Jury hearing Bill Cosby’s testimony about quaaludes, sex

The Associated Press
The Associated Press

NORRISTOWN, Pa. (AP) — Jurors on Wednesday began hearing Bill Cosby’s explosive testimony about giving quaaludes to women before sex — an old admission that’s taken on new significance at the comedian’s sexual assault retrial after a half-dozen women testified that he drugged and violated them.

A police detective started reading a transcript of the 2005 testimony as prosecutors saved for the very end of their case Cosby’s own words about using the 1970s party drug “the same as a person would say, ‘Have a drink.'”

“Quaaludes happen to be the drug that kids, young people were using to party with, and there were times when I wanted to have them just in case,” Cosby testified in the deposition, given as part of a lawsuit chief accuser Andrea Constand filed against him.

Cosby settled the lawsuit in 2006 for nearly $3.4 million.

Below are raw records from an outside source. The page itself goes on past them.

[src/asfd_pkg.sv]
// Shared constants and types for the addressed status frame deframer.
package asfd_pkg;

  localparam int MAX_FRAME_BYTES_DEF = 13;

  localparam logic [7:0] START_BYTE   = 8'h21;
  localparam logic [7:0] END_BYTE     = 8'h3B;
  localparam logic [7:0] STATUS_KIND  = 8'hC0;

  // Frame positions of interest
  localparam int POS_STATION   = 1;
  localparam int POS_PHONE     = 2;
  localparam int POS_BOAT_HI   = 3;
  localparam int POS_BOAT_LO   = 4;
  localparam int POS_KIND      = 5;
  localparam int POS_WHEEL     = 6;
  localparam int POS_GEAR      = 7;
  localparam int POS_STATUS    = 8;
  localparam int POS_END       = 9;

  // Configuration register indexes
  localparam int CFG_IDX_W = 1;
  localparam logic [CFG_IDX_W-1:0] REG_STATION_ADDRESS = 1'd0;
  localparam logic [CFG_IDX_W-1:0] REG_PHONE_ADDRESS   = 1'd1;

  typedef struct packed {
    logic [7:0] station_address;
    logic [7:0] phone_address;
  } addr_cfg_t;

  typedef struct packed {
    logic [7:0] boat_address_high;
    logic [7:0] boat_address_low;
    logic [7:0] wheel_status;
    logic [7:0] gear_status;
    logic [7:0] boat_status;
  } frame_result_t;

endpackage

[src/asfd_frame.sv]
// Frame tracker: position counter, length flag, held frame bytes and close check.
module asfd_frame #(
  parameter int MAX_FRAME_BYTES = asfd_pkg::MAX_FRAME_BYTES_DEF
) (
  input  logic                    clk,
  input  logic                    rst_n,
  input  logic                    step,
  input  logic [7:0]              rx_byte,
  input  asfd_pkg::addr_cfg_t     cfg,
  output logic                    hit,
  output asfd_pkg::frame_result_t result
);

  localparam int POS_W = $clog2(MAX_FRAME_BYTES + 1);
  localparam logic [POS_W-1:0] POS_LIMIT = POS_W'(MAX_FRAME_BYTES);

  logic             receiving_r, receiving_nxt;
  logic             len_known_r, len_known_nxt;
  logic [POS_W-1:0] pos_r, pos_nxt;
  logic [POS_W-1:0] pos_inc;
  logic [7:0]       b1_r, b2_r, b3_r, b4_r, b6_r, b7_r, b8_r;
  logic             is_start, is_close;

  assign pos_inc  = pos_r + POS_W'(1);
  assign is_start = (rx_byte == asfd_pkg::START_BYTE) && !receiving_r;
  assign is_close = (rx_byte == asfd_pkg::END_BYTE) && receiving_r && len_known_r &&
                    (pos_r == POS_W'(asfd_pkg::POS_END));

  // Byte zero and the kind byte are fixed once the length is known.
  assign hit = is_close && (b1_r == cfg.station_address) && (b2_r == cfg.phone_address);

  assign result.boat_address_high = b3_r;
  assign result.boat_address_low  = b4_r;
  assign result.wheel_status      = b6_r;
  assign result.gear_status       = b7_r;
  assign result.boat_status       = b8_r;

  always_comb begin
    receiving_nxt = receiving_r;
    len_known_nxt = len_known_r;
    pos_nxt       = pos_r;
    if (is_start) begin
      receiving_nxt = 1'b1;
      len_known_nxt = 1'b0;
      pos_nxt       = POS_W'(1);
    end else if (is_close) begin
      receiving_nxt = 1'b0;
      len_known_nxt = 1'b0;
      pos_nxt       = '0;
    end else if (receiving_r) begin
      pos_nxt = pos_inc;
      if (pos_r == POS_W'(asfd_pkg::POS_KIND) && rx_byte == asfd_pkg::STATUS_KIND) begin
        len_known_nxt = 1'b1;
      end
      if ((pos_r == POS_W'(asfd_pkg::POS_STATION) && rx_byte != cfg.station_address) ||
          (pos_inc >= POS_LIMIT)) begin
        receiving_nxt = 1'b0;
        len_known_nxt = 1'b0;
        pos_nxt       = '0;
      end
    end
  end

  always_ff @(posedge clk) begin
    if (!rst_n) begin
      receiving_r <= 1'b0;
      len_known_r <= 1'b0;
      pos_r       <= '0;
    end else if (step) begin
      receiving_r <= receiving_nxt;
      len_known_r <= len_known_nxt;
      pos_r       <= pos_nxt;
    end
  end

  // Hold frame bytes; they are always rewritten before a close can read them.
  always_ff @(posedge clk) begin
    if (step && receiving_r && !is_close) begin
      case (pos_r)
        POS_W'(asfd_pkg::POS_STATION): b1_r <= rx_byte;
        POS_W'(asfd_pkg::POS_PHONE):   b2_r <= rx_byte;
        POS_W'(asfd_pkg::POS_BOAT_HI): b3_r <= rx_byte;
        POS_W'(asfd_pkg::POS_BOAT_LO): b4_r <= rx_byte;
        POS_W'(asfd_pkg::POS_WHEEL):   b6_r <= rx_byte;
        POS_W'(asfd_pkg::POS_GEAR):    b7_r <= rx_byte;
        POS_W'(asfd_pkg::POS_STATUS):  b8_r <= rx_byte;
        default: ;
      endcase
    end
  end

endmodule

[src/asfd_outreg.sv]
// Result holding register with valid/ready towards the consumer.
module asfd_outreg (
  input  logic                    clk,
  input  logic                    rst_n,
  input  logic                    load,
  input  asfd_pkg::frame_result_t load_data,
  input  logic                    out_ready,
  output logic                    out_valid,
  output asfd_pkg::frame_result_t out_data
);

  logic                    valid_r, valid_nxt;
  asfd_pkg::frame_result_t data_r;

  always_comb begin
    valid_nxt = valid_r;
    if (load) begin
      valid_nxt = 1'b1;
    end else if (out_ready) begin
      valid_nxt = 1'b0;
    end
  end

  always_ff @(posedge clk) begin
    if (!rst_n) begin
      valid_r <= 1'b0;
    end else begin
      valid_r <= valid_nxt;
    end
  end

  always_ff @(posedge clk) begin
    if (load) begin
      data_r <= load_data;
    end
  end

  assign out_valid = valid_r;
  assign out_data  = data_r;

endmodule

[src/addressed_status_frame_deframer.sv]
// Top level of the addressed status frame deframer: input stage, config, tracker, result.
//
//  channel | direction | beat carries                          | handshake
//  --------+-----------+---------------------------------------+-------------------
//  in_     | in        | rx_byte                               | in_valid/in_ready
//  out_    | out       | boat address hi/lo, wheel, gear, boat | out_valid/out_ready
//  cfg_    | in        | cfg_index, cfg_data                   | cfg_valid/cfg_ready
//
// A byte beat lands in the input register and is judged by the frame tracker when it
// advances out of that register; if it closes a matching frame the result is loaded into the
// output register as the byte advances, so out_valid rises after the input register; one
// byte is taken per cycle while the consumer does not stall.
// The input register advances whenever the output register is empty or being taken;
// a stalled consumer holds the input stage and so the input channel.
// Reset (synchronous, rst_n low) returns the tracker to idle and clears both
// address registers; configuration writes are taken in every cycle.
module addressed_status_frame_deframer #(
  parameter int MAX_FRAME_BYTES = asfd_pkg::MAX_FRAME_BYTES_DEF
) (
  input  logic                           clk,
  input  logic                           rst_n,
  // byte input
  input  logic                           in_valid,
  output logic                           in_ready,
  input  logic [7:0]                     in_rx_byte,
  // result output
  output logic                           out_valid,
  input  logic                           out_ready,
  output logic [7:0]                     out_boat_address_high,
  output logic [7:0]                     out_boat_address_low,
  output logic [7:0]                     out_wheel_status,
  output logic [7:0]                     out_gear_status,
  output logic [7:0]                     out_boat_status,
  // configuration writes
  input  logic                           cfg_valid,
  output logic                           cfg_ready,
  input  logic [asfd_pkg::CFG_IDX_W-1:0] cfg_index,
  input  logic [7:0]                     cfg_data
);

  logic                    in_valid_r, in_valid_nxt;
  logic [7:0]              in_byte_r;
  logic                    advance;
  logic                    hit;
  asfd_pkg::addr_cfg_t     cfg_r;
  asfd_pkg::frame_result_t result;
  asfd_pkg::frame_result_t out_data;

  // Advance the held byte only when the result register can take a beat.
  assign advance  = in_valid_r && (!out_valid || out_ready);
  assign in_ready = !in_valid_r || advance;

  always_comb begin
    in_valid_nxt = in_valid_r;
    if (in_valid && in_ready) begin
      in_valid_nxt = 1'b1;
    end else if (advance) begin
      in_valid_nxt = 1'b0;
    end
  end

  always_ff @(posedge clk) begin
    if (!rst_n) begin
      in_valid_r <= 1'b0;
    end else begin
      in_valid_r <= in_valid_nxt;
    end
  end

  always_ff @(posedge clk) begin
    if (in_valid && in_ready) begin
      in_byte_r <= in_rx_byte;
    end
  end

  // Address registers: always ready, written on the index given.
  assign cfg_ready = 1'b1;

  always_ff @(posedge clk) begin
    if (!rst_n) begin
      cfg_r <= '0;
    end else if (cfg_valid) begin
      case (cfg_index)
        asfd_pkg::REG_STATION_ADDRESS: cfg_r.station_address <= cfg_data;
        asfd_pkg::REG_PHONE_ADDRESS:   cfg_r.phone_address   <= cfg_data;
        default: ;
      endcase
    end
  end

  asfd_frame #(
    .MAX_FRAME_BYTES(MAX_FRAME_BYTES)
  ) u_frame (
    .clk     (clk),
    .rst_n   (rst_n),
    .step    (advance),
    .rx_byte (in_byte_r),
    .cfg     (cfg_r),
    .hit     (hit),
    .result  (result)
  );

  asfd_outreg u_outreg (
    .clk       (clk),
    .rst_n     (rst_n),
    .load      (advance && hit),
    .load_data (result),
    .out_ready (out_ready),
    .out_valid (out_valid),
    .out_data  (out_data)
  );

  assign out_boat_address_high = out_data.boat_address_high;
  assign out_boat_address_low  = out_data.boat_address_low;
  assign out_wheel_status      = out_data.wheel_status;
  assign out_gear_status       = out_data.gear_status;
  assign out_boat_status       = out_data.boat_status;

endmodule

Cosby, now 80, is being retried on charges he drugged and molested Constand at his suburban Philadelphia home in 2004. He says their encounter was consensual.

The deposition was also read at Cosby’s first trial, which ended with a hung jury last year.

In a transcript, Cosby said he obtained seven prescriptions for quaaludes from his doctor in Los Angeles in the 1970s, ostensibly for a sore back.

The drug was banned in the U.S. in 1982, the same year one of the women who testified, Janice Baker-Kinney, alleges Cosby knocked her out with pills she suspected to be quaaludes and then raped her.

Judge Steven O’Neill ruled Tuesday that prosecutors could have the “Cosby Show” star’s deposition testimony read into the record, handing them a key victory in their effort to portray the comedian as a serial predator.

Prosecutors have already unleashed other passages from Cosby’s graphic deposition, including his accounts of purported sexual encounters with Constand and how he apologized to her mother a year later for being “a dirty old man with a young girl.”

The unsealing of the deposition, at the request of The Associated Press, led prosecutors to reopen Cosby’s criminal case and shredded his good-guy persona as America’s Dad.

Prosecutors used another of Cosby’s statements, one he gave to police in 2005, to show how he described the encounter for which he is facing aggravated indecent assault charges that could send him to prison for years.

Cosby said he gave Constand 1½ tablets of the cold and allergy medicine Benadryl to help her relax, then fondled her breasts and genitals, according to a police transcript that jurors heard Tuesday.

Cosby said Constand never told him to stop and has maintained that the encounter was consensual.

“We are petting. I enjoyed it,” the TV star said, according to the transcript. “And then I stopped, and I went up to bed. We stopped, and then we talked.”

Constand says Cosby knocked her out with the pills and then sexually assaulted her, penetrating her with his fingers and guiding her hand to his penis. Cosby told police he didn’t remember whether Constand touched his genitals.

Before jurors began hearing Cosby’s testimony about quaaludes, prosecutors on Wednesday called to the witness stand Judith Regan, who published Cosby accuser Janice Dickinson’s memoir.

Regan testified the model told her she was drugged and raped by Cosby and was insistent that the story be included in her 2002 memoir, “No Lifeguard on Duty.” She told jurors that Dickinson was upset the company’s legal department wouldn’t let them print such an explosive story without a corroborating witness.

Dickinson testified last week that Cosby raped her at a Lake Tahoe, Nevada hotel in 1982 while she was immobilized after taking a blue pill he claimed would help her with menstrual cramps.

The book contained a highly sanitized version of the encounter, with no sex at all.

Regan testified that she believed Dickinson’s allegations were credible, but that her account was “modified to deal with this issue without any legal problems.”

Regan said in a sworn statement to prosecutors that she felt she had a duty to publish the truth. On the stand, she explained: “The truth in this case, with this particular incident, was something that we required her to remove from the book.”

On Tuesday, Montgomery County Detective James Reape, who has been working on the Cosby investigation since it was reopened in 2015, told jurors he wasn’t concerned about inconsistencies the defense played up in Constand’s story — such as her early uncertainty over the date of the alleged assault — because Cosby’s testimony had filled in many of the blanks.

“The defendant said it happened. The defendant said it happened in 2004. The defendant said he was present. The defendant admitted to the contact that she said happened,” Reape told jurors. “When I look at who, what, when, where, why in 2015, I’m able to see the answers.”

As the comedian arrived Wednesday morning, spokesman Andrew Wyatt blasted the testimony from Reape and a police sergeant Tuesday. He said that prosecutors were using “tools of incompetence to build monuments of nothingness.” Wyatt said Cosby’s defense thinks the case should be dismissed.

The Associated Press doesn’t typically identify people who say they’re victims of sexual assault unless they grant permission, which Constand has done.